USA, a nation with a population of close to 319 million with one of the highest GDP in the world, approximately 10 times of India’s yearly Gross Products is now going around the world to find and catch her own citizens and green cardholders who earn income and accumulate wealth outside the States. In spite of having a robust structure which makes the people of United States mandatory to report their foreign income irrespective of place of residence, the country has still been suffering loses of hundreds of billions of dollars each year. In order to overcome the lacuna, FATCA was introduced in 2010 and came in full force in 2012, although it was only recently in August 2015 that it got extended to India giving a ‘big fatca’ to NRIs in the States.
There is lot of information circulating around on this subject, and which unfortunately partakes the nature of speculation when a laymen interprets it. I would not like to touch the procedural aspects of FATCA, i.e. what is reportable and what is not. That anyway is something which the Banks, Mutual Funds & other Financial Institutions (FI) will do. Instead of identifying the reporting procedures, you as a tax payer should more be concerned on the real tax impact that this regulation is going to bring to you in terms of your income and the tax thereon, and work out ways bona fide to plan it in the most effective manner.
The foremost thing one needs to understand is that India is not a tax haven.
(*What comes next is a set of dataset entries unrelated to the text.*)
### src/rtl/anim_bird_sprite_if.sv
// Pixel/ROM render bus between the bird sprite, its sprite ROM and the VGA mixer.
// The master side drives the scan position and ROM data; the slave (sprite) returns address and pixel.
interface anim_bird_sprite_if #(
  parameter int X_W    = 10,
  parameter int Y_W    = 10,
  parameter int ROM_AW = 13
);
  logic [X_W-1:0]    x;
  logic [Y_W-1:0]    y;
  logic [ROM_AW-1:0] rom_addr;
  logic [11:0]       rom_data;
  logic              valid;
  logic [11:0]       color;

  modport master (output x, y, rom_data, input rom_addr, valid, color);
  modport slave  (input x, y, rom_data, output rom_addr, valid, color);
endinterface

### src/rtl/anim_bird_sprite.sv
// Animated bird sprite: sub-pixel gravity physics, N-frame wing animation, 2-cycle ROM render pipe.
// Optional BIRD_NO_FALL_EN adds a no_fall input that freezes y/vel while flying (debug hover).
module anim_bird_sprite #(
  parameter int          X_W        = 10,
  parameter int          Y_W        = 10,
  parameter int          BIRD_X     = 0,
  parameter int          Y_INIT     = 240,
  parameter int          BIRD_W     = 40,
  parameter int          BIRD_H     = 45,
  parameter int          SCREEN_H   = 480,
  parameter int          FRAC_W     = 4,
  parameter int          VEL_W      = 8,
  parameter int          GRAVITY    = 6,
  parameter int          FLAP_VEL   = -48,
  parameter int          VMAX       = 96,
  parameter int          N_FRAMES   = 3,
  parameter int          ANIM_TICKS = 6,
  parameter logic [11:0] KEY_COLOR  = 12'h0F0,
  parameter int          ROM_AW     = 13
) (
  input  logic                 clk,
  input  logic                 rst,
  input  logic                 tick,
  input  logic                 run,
  input  logic                 flap,
  input  logic                 hit,
`ifdef BIRD_NO_FALL_EN
  input  logic                 no_fall,
`endif
  anim_bird_sprite_if.slave    pix,
  output logic                 out_of_bound,
  output logic [Y_W-1:0]       y_pos,
  output logic [1:0]           bstate
);
  localparam int YW = Y_W + FRAC_W + 1;
  localparam int FW = (N_FRAMES > 1) ? $clog2(N_FRAMES) : 1;
  localparam int AW = (ANIM_TICKS > 1) ? $clog2(ANIM_TICKS) : 1;

  localparam logic signed [YW-1:0]    YInit     = YW'(Y_INIT * (2 ** FRAC_W));
  localparam logic signed [YW-1:0]    YGround   = YW'((SCREEN_H - BIRD_H) * (2 ** FRAC_W));
  localparam logic signed [VEL_W-1:0] VFlap     = VEL_W'(FLAP_VEL);
  localparam logic signed [VEL_W-1:0] VMax      = VEL_W'(VMAX);
  localparam logic signed [VEL_W:0]   VMaxW     = (VEL_W + 1)'(VMAX);
  localparam logic signed [VEL_W:0]   VGrav     = (VEL_W + 1)'(GRAVITY);
  localparam logic [FW-1:0]           FrameLast = FW'(N_FRAMES - 1);
  localparam logic [AW-1:0]           AnimLast  = AW'(ANIM_TICKS - 1);

  typedef enum logic [1:0] {
    StReady    = 2'd0,
    StFly      = 2'd1,
    StFalling  = 2'd2,
    StGrounded = 2'd3
  } state_e;

  state_e                   state_q;
  logic signed [YW-1:0]     y_q;
  logic signed [VEL_W-1:0]  vel_q;
  logic [FW-1:0]            frame_q;
  logic [AW-1:0]            anim_cnt_q;
  logic                     flap_pend_q;
  logic                     inbox_q;

  logic signed [YW-1:0]     y_sum, y_tick;
  logic signed [VEL_W:0]    vel_wide;
  logic signed [VEL_W-1:0]  vel_grav;
  logic                     ground, hover, anim_en;
  int                       dx, dy, addr_full;
  logic                     inbox;

  assign y_pos  = y_q[Y_W+FRAC_W-1:FRAC_W];
  assign bstate = state_q;

`ifdef BIRD_NO_FALL_EN
  assign hover = no_fall && (state_q == StFly);
`else
  assign hover = 1'b0;
`endif

  always_comb begin
    y_sum    = y_q + YW'(vel_q);
    y_tick   = y_sum[YW-1] ? '0 : y_sum;
    // y_tick is never negative, so comparing sub-pixel values equals comparing integer rows
    ground   = (y_tick >= YGround);
    vel_wide = $signed({vel_q[VEL_W-1], vel_q}) + VGrav;
    vel_grav = (vel_wide > VMaxW) ? VMax : vel_wide[VEL_W-1:0];
    anim_en  = tick && (!run || state_q == StReady || state_q == StFly);
  end

  always_comb begin
    dx        = 32'(pix.x) - BIRD_X;
    dy        = 32'(pix.y) - 32'(y_pos);
    inbox     = (dx >= 0) && (dx < BIRD_W) && (dy >= 0) && (dy < BIRD_H);
    addr_full = 32'(frame_q) * BIRD_W * BIRD_H + dx + dy * BIRD_W;
    pix.rom_addr = inbox ? addr_full[ROM_AW-1:0] : '0;
  end

  always_ff @(posedge clk) begin
    if (rst) begin
      state_q      <= StReady;
      y_q          <= YInit;
      vel_q        <= '0;
      frame_q      <= '0;
      anim_cnt_q   <= '0;
      flap_pend_q  <= 1'b0;
      out_of_bound <= 1'b0;
      inbox_q      <= 1'b0;
      pix.valid    <= 1'b0;
      pix.color    <= '0;
    end else begin
      if (anim_en) begin
        if (anim_cnt_q == AnimLast) begin
          anim_cnt_q <= '0;
          frame_q    <= (frame_q == FrameLast) ? '0 : frame_q + 1'b1;
        end else begin
          anim_cnt_q <= anim_cnt_q + 1'b1;
        end
      end

      // A pending flap survives only while flying and is consumed by the next tick
      flap_pend_q <= run && (state_q == StFly) && !hover && (flap || (flap_pend_q && !tick));

      if (!run) begin
        state_q      <= StReady;
        y_q          <= YInit;
        vel_q        <= '0;
        out_of_bound <= 1'b0;
      end else begin
        unique case (state_q)
          StReady: if (tick) state_q <= StFly;
          StFly, StFalling: begin
            if (tick && !hover) begin
              vel_q <= (state_q == StFly && flap_pend_q && !hit) ? VFlap : vel_grav;
              if (ground) begin
                y_q          <= YGround;
                out_of_bound <= 1'b1;
                state_q      <= StGrounded;
              end else begin
                y_q <= y_tick;
                if (hit) state_q <= StFalling;
              end
            end else if (hit) begin
              state_q <= StFalling;
            end
          end
          default: ;
        endcase
      end

      inbox_q   <= inbox;
      pix.valid <= inbox_q && (pix.rom_data != KEY_COLOR);
      pix.color <= (inbox_q && (pix.rom_data != KEY_COLOR)) ? pix.rom_data : '0;
    end
  end
endmodule
==> src/rtl/pwm_period_counter.sv <==
// -----------------------------------------------------------------------------
// pwm_period_counter
// Free-running period counter with period clamp, wrap detect and duty compare.
// Ports:
//   clk, rst   : clock, synchronous active-high reset (cnt -> 0)
//   clear      : force cnt to 0 on the next edge (has priority over advance)
//   advance    : count one step; wraps to 0 after period-1
//   period     : requested period in cycles (values below MIN_PERIOD clamp)
//   duty       : high time in cycles
//   wrap       : cnt is on the last cycle of the period
//   cnt_zero   : cnt is on the first cycle of the period
//   duty_hit   : cnt < duty (PWM level for this count)
// -----------------------------------------------------------------------------
module pwm_period_counter
    import pwm_source_pkg::*;
#(
    parameter int CNT_W = DEF_CNT_W
) (
    input  logic             clk,
    input  logic             rst,
    input  logic             clear,
    input  logic             advance,
    input  logic [CNT_W-1:0] period,
    input  logic [CNT_W-1:0] duty,
    output logic             wrap,
    output logic             cnt_zero,
    output logic             duty_hit
);

    localparam logic [CNT_W-1:0] MIN_P = CNT_W'(MIN_PERIOD);

    logic [CNT_W-1:0] cnt_q;
    logic [CNT_W-1:0] cnt_d;
    logic [CNT_W-1:0] period_eff;
    logic [CNT_W-1:0] last_cnt;

    always_comb begin
        period_eff = (period < MIN_P) ? MIN_P : period;
        last_cnt   = period_eff - CNT_W'(1);
        // >= rather than == so a count left beyond a shortened period still
        // wraps immediately instead of running round the whole counter range.
        wrap       = (cnt_q >= last_cnt);
        cnt_zero   = (cnt_q == '0);
        duty_hit   = (cnt_q < duty);

        if (clear) begin
            cnt_d = '0;
        end else if (advance) begin
            cnt_d = wrap ? '0 : cnt_q + CNT_W'(1);
        end else begin
            cnt_d = cnt_q;
        end
    end

    always_ff @(posedge clk) begin
        if (rst) begin
            cnt_q <= '0;
        end else begin
            cnt_q <= cnt_d;
        end
    end

endmodule
### src/rtl/regfile_dbg_pkg.sv
// Shared types and default sizing for the register-file debug dump engine.
package regfile_dbg_pkg;

  typedef enum logic [1:0] {
    IDLE = 2'd0,
    READ = 2'd1,
    SEND = 2'd2,
    DONE = 2'd3
  } dump_state_t;

  localparam int REG_COUNT = 32;
  localparam int REG_W     = 64;
  localparam int REG_AW    = 5;
  localparam int XZR_IDX   = 31;

endpackage

### src/rtl/regfile_dump.sv
// Walks one regfile read port from X0 to X(N_REGS-1) and streams each value
// out as an (address, data) beat over a valid/ready handshake.
//
//   state | meaning
//   IDLE  | waiting for start; ra parked at 0
//   READ  | ra = idx, rd captured into out_data on the next edge
//   SEND  | beat presented, held until out_ready is sampled high
//   DONE  | one-cycle done pulse, then back to IDLE
module regfile_dump
  import regfile_dbg_pkg::*;
#(
  parameter int N_REGS = REG_COUNT,
  parameter int DATA_W = REG_W,
  parameter int ADDR_W = REG_AW
) (
  input  logic              clk,
  input  logic              reset,
  input  logic              start,
  output logic [ADDR_W-1:0] ra,
  input  logic [DATA_W-1:0] rd,
  output logic              out_valid,
  input  logic              out_ready,
  output logic [ADDR_W-1:0] out_addr,
  output logic [DATA_W-1:0] out_data,
  output logic              busy,
  output logic              done
);

  localparam logic [ADDR_W-1:0] LAST_IDX = ADDR_W'(N_REGS - 1);

  dump_state_t       state_q, state_d;
  logic [ADDR_W-1:0] idx_q, idx_d;
  logic [ADDR_W-1:0] ra_q, ra_d;
  logic [ADDR_W-1:0] out_addr_q, out_addr_d;
  logic [DATA_W-1:0] out_data_q, out_data_d;
  logic              out_valid_q, out_valid_d;
  logic              busy_q, busy_d;
  logic              done_q, done_d;

  always_comb begin
    state_d     = state_q;
    idx_d       = idx_q;
    ra_d        = ra_q;
    out_addr_d  = out_addr_q;
    out_data_d  = out_data_q;
    out_valid_d = out_valid_q;
    busy_d      = busy_q;
    done_d      = 1'b0;

    case (state_q)
      IDLE: begin
        ra_d        = '0;
        out_valid_d = 1'b0;
        if (start) begin
          idx_d   = '0;
          ra_d    = '0;
          busy_d  = 1'b1;
          state_d = READ;
        end
      end

      // rd is combinational from ra, so the value seen here is the pre-edge
      // contents: a write landing on this same edge is not reflected.
      READ: begin
        out_data_d  = rd;
        out_addr_d  = idx_q;
        out_valid_d = 1'b1;
        state_d     = SEND;
      end

      SEND: begin
        if (out_ready) begin
          out_valid_d = 1'b0;
          if (idx_q == LAST_IDX) begin
            ra_d    = '0;
            done_d  = 1'b1;
            state_d = DONE;
          end else begin
            idx_d   = idx_q + ADDR_W'(1);
            ra_d    = idx_q + ADDR_W'(1);
            state_d = READ;
          end
        end
      end

      DONE: begin
        busy_d  = 1'b0;
        state_d = IDLE;
      end

      default: begin
        state_d     = IDLE;
        idx_d       = '0;
        ra_d        = '0;
        out_valid_d = 1'b0;
        busy_d      = 1'b0;
      end
    endcase
  end

  always_ff @(posedge clk) begin
    if (reset) begin
      state_q     <= IDLE;
      idx_q       <= '0;
      ra_q        <= '0;
      out_addr_q  <= '0;
      out_data_q  <= '0;
      out_valid_q <= 1'b0;
      busy_q      <= 1'b0;
      done_q      <= 1'b0;
    end else begin
      state_q     <= state_d;
      idx_q       <= idx_d;
      ra_q        <= ra_d;
      out_addr_q  <= out_addr_d;
      out_data_q  <= out_data_d;
      out_valid_q <= out_valid_d;
      busy_q      <= busy_d;
      done_q      <= done_d;
    end
  end

  assign ra        = ra_q;
  assign out_addr  = out_addr_q;
  assign out_data  = out_data_q;
  assign out_valid = out_valid_q;
  assign busy      = busy_q;
  assign done      = done_q;

endmodule

### config.mk
export PLATFORM = sky130hd
export DESIGN_NAME = regfile_dump
export DESIGN_NICKNAME = d
export VERILOG_FILES = /design/src/rtl/regfile_dbg_pkg.sv /design/src/rtl/regfile_dump.sv
export SDC_FILE = /design/constraint.sdc
export NUM_CORES = 1
export LEC_CHECK = 0
export ABC_AREA = 1
export CORE_MARGIN = 10
export CORE_UTILIZATION = 65
export CTS_BUF_LIST = sky130_fd_sc_hd__clkbuf_8
export CTS_CLUSTER_DIAMETER = 60
export DETAILED_ROUTE_END_ITERATION = 6
export DONT_BUFFER_PORTS = 1
export HOLD_SLACK_MARGIN = 0.05
export PLACE_DENSITY_LB_ADDON = 0.15
export SYNTH_ARGS = -nofsm -noshare
export SYNTH_HDL_FRONTEND = slang
export SYNTH_SLANG_ARGS = --single-unit
### constraint.sdc
create_clock -name clk -period 1.65 [get_ports clk]
set_input_delay 0.33 -clock clk [delete_from_list [all_inputs] [get_ports clk]]
set_output_delay 0.33 -clock clk [all_outputs]
set_load 0.02 [all_outputs]
==> results of run 1 <==
==> sequential cells by signal (all words and copies together) (netlist names) <==
| signal | cells |
|---|---|
| busy | 1 |
| done | 1 |
| idx_q | 5 |
| out_addr | 5 |
| out_data | 64 |
| out_valid | 1 |
| ra | 5 |
| state_q | 2 |
==> synth_stat cells <==
| cell type | instances |
|---|---|
| buf_2 | 11 |
| inv_1 | 10 |
| nor3_1 | 1 |
| or2_2 | 1 |
| buf_6 | 1 |
| a21oi_2 | 1 |
| o21ai_1 | 11 |
| nand4_1 | 4 |
| ha_1 | 2 |
| clkbuf_1 | 7 |
| buf_4 | 1 |
| nand3_1 | 5 |
| dfxtp_1 | 84 |
| nand2_2 | 1 |
| buf_1 | 1 |
| a21oi_1 | 13 |
| nand2_1 | 20 |
| clkbuf_2 | 1 |
| a211oi_1 | 1 |
| o21ai_0 | 59 |
| inv_2 | 2 |
| nor2_1 | 143 |
==> worst max-delay path: cells and delay by family, from the launching register on <==
kind | cells | cell delay (ns)
flops | 1 | 0.41
fa+ha+maj | 2 | 0.42
compound gates | 2 | 0.24
simple gates | 4 | 0.38
==> worst max-delay path by stage <==
stage | endpoint | startpoint | slack (ns) | depth (start not counted)
detailed placement | idx_q[0] | idx_q[0] | 0.05 | 8
global placement | idx_q[3] | idx_q[0] | 0.13 | 8
finish | idx_q[0] | idx_q[1] | 0.12 | 8
global route | idx_q[0] | idx_q[1] | 0.01 | 8
CTS | idx_q[0] | idx_q[0] | 0.02 | 8
floorplan | idx_q[0] | idx_q[0] | 0.21 | 8
==> report_power, final <==
group | leakage, nW | internal (W) | switching (W) | total (W)
clock network | 0.111 | 0.000925 | 0.000679 | 0.00160
logic | 0.505 | 0.000199 | 0.000334 | 0.000533
registers | 0.690 | 0.00224 | 0.000409 | 0.00264
total | 1.31 | 0.00336 | 0.00142 | 0.00478
==> what timing repair did <==
action	in CTS	in global routing
endpoints found under the hold margin	9	0
endpoints found under the setup margin	0	7
hold buffers	2	0
resized for setup	0	4
==> per-stage QoR <==
stage / utilization [%] / setup WS, ns / power (W) / hold slack (ns) / std cells
2_1_floorplan: - / 0.215 / 0.00306 / 0.399 / 380
3_3_place_gp: 68.8 / 0.135 / 0.00319 / 0.401 / 417
3_5_place_dp: 68.8 / 0.0492 / 0.00322 / 0.403 / 417
4_1_cts: 74.4 / 0.0249 / 0.00480 / 0.0584 / 434
5_1_grt: 74.7 / 0.0112 / 0.00502 / 0.0397 / 434
6_report: 74.7 / 0.117 / 0.00478 / 0.0589 / 434
==> cell families (layout without fill, tap and decap cells) <==
kind of cell,Yosys count,after routing,share of synthesized area (%)
fa+ha+maj,2,2,0.842
flops,84,84,56.6
simple gates,175,175,22.9
buf+inv,34,36,5.18
compound gates,85,85,14.5
==> per-layer routing <==
metal / up-vias / GRT usage, % / part of all wire [%]
met5: - / 0 / 0
met4: 0 / 7.54 / 0.89
met3: 6 / 9.47 / 14
met2: 116 / 31.7 / 49
met1: 1086 / 21.1 / 36
li1: 1215 / - / -
==> cell type report <==
type / count / area, µm²
well taps: 52 / 65.1
flip-flops and latches: 84 / 1680
fillers: 351 / 1110
clock inverters: 4 / 72.6
repair buffers: 9 / 110
inverters: 12 / 45.0
multi-input cells: 262 / 1150
clock buffers: 11 / 151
Without and before FATCA, it wasn’t like overseas residents didn’t pay tax on their income, be it interest, rent, or capital gains – these three sources primarily covering a vast chunk of income for a vast segment of overseas Indians. It would have been a different story if India were UAE, where there was no tax either way being paid, neither in the source country due to local tax legislations and nor in the resident country (US in our case) as nothing was being disclosed.
For instance, take an example of interest income. As you know that interest income earned from NRO account in India is liable to tax in India. The tax rate depends on whether you are taking benefit of the DTAA between India & USA or under the normal provisions of the Act. Let’s consider both the cases; if you are taking benefit of the treaty it would be 15% and if you do not have any other major source of income in India, you would rather chose to fall under the normal provisions of the Act and take benefit of the slab structure. Do not confuse this with TDS, which is deducted at 30% and which is just a tax deduction at source and not the tax liability per se and therefore which can be applied for a refund. Now, before FATCA coming into play, it is not that you didn’t pay tax on this interest income; even then you did. The difference now and then is that you have to report this income in US, pay tax thereon, and against it claim credit of taxes paid in India. There cannot be any ambiguity that the tax structure of US is less favourable than that of India and therefore there could be an incremental difference in the concluding tax liability, but what one needs to understand is that such a difference would not be exorbitant in most cases.
Apropos above, let’s understand the impact on rental income as there are lot of NRIs who have let-out their properties in India. In this case, it is strongly advisable that one should leverage on the treaty and not file return under the normal provisions of the Indian Income Tax Act. This is because the treaty permits and gives exclusive jurisdiction to India to tax rental income. As some of you may be aware, there is a standard deduction of 30% available on rental yields. This makes things very attractive because even after FATCA, this income cannot be made taxable in US. You may have to disclose it as a part of your foreign asset, but disclosure doesn’t mean taxability. A specific relief under the treaty is available which makes rental income only taxable in India; even the hassle of getting tax credits in US, as discussed above for interest income, wouldn’t arise.
Finally, let’s touch upon capital gains on sale of immoveable property. This is a major chunk of cash flow for NRIs abroad. Again, without or before FATCA, you need to understand that you were anyway paying a hefty long term capital gain tax of 20.6% plus surcharge @ 10% wherever applicable. It is unlike selling a property in Seychelles or BVI. Now essentially you will claim credit for this taxes paid while disclosing it locally in US. It is important to note that US doesn’t tax capital gains at some insane 30 or 40%, the tax rates have hovered around 15% unless your other taxable income is close to half a million dollar wherein the taxability on such immoveable property sales in India would also get affected.
Apparently, the only two major sources of income which will actually give a ‘fatca’ due to FATCA are long term capital gains on equity investments and fixed income accruals on NRE Fixed Deposits; the reason being both these sources of income are 100% exempt under the Indian tax laws but which unfortunately are taxable as per the US tax legislations. Even the DTAA between India and USA does not provide a shelter as the India-US treaty permits each contracting state to tax capital gains as per their domestic laws, and for interest income permits US to tax the same. There is definitely going to be some disappointment here to this extent unless effective planning is done.
Many NRI clients have been writing mails to us to work out mechanisms for avoiding the taxes. Our first advice to them is to give them a picture on an as is basis for them to take a call if they still need any tax planning. There are many ways to make an effective arrangement for tax liabilities post FATCA, however, whatever you do must be with a clear thought process; saving a few extra cents with a mala fide intent is not advisable.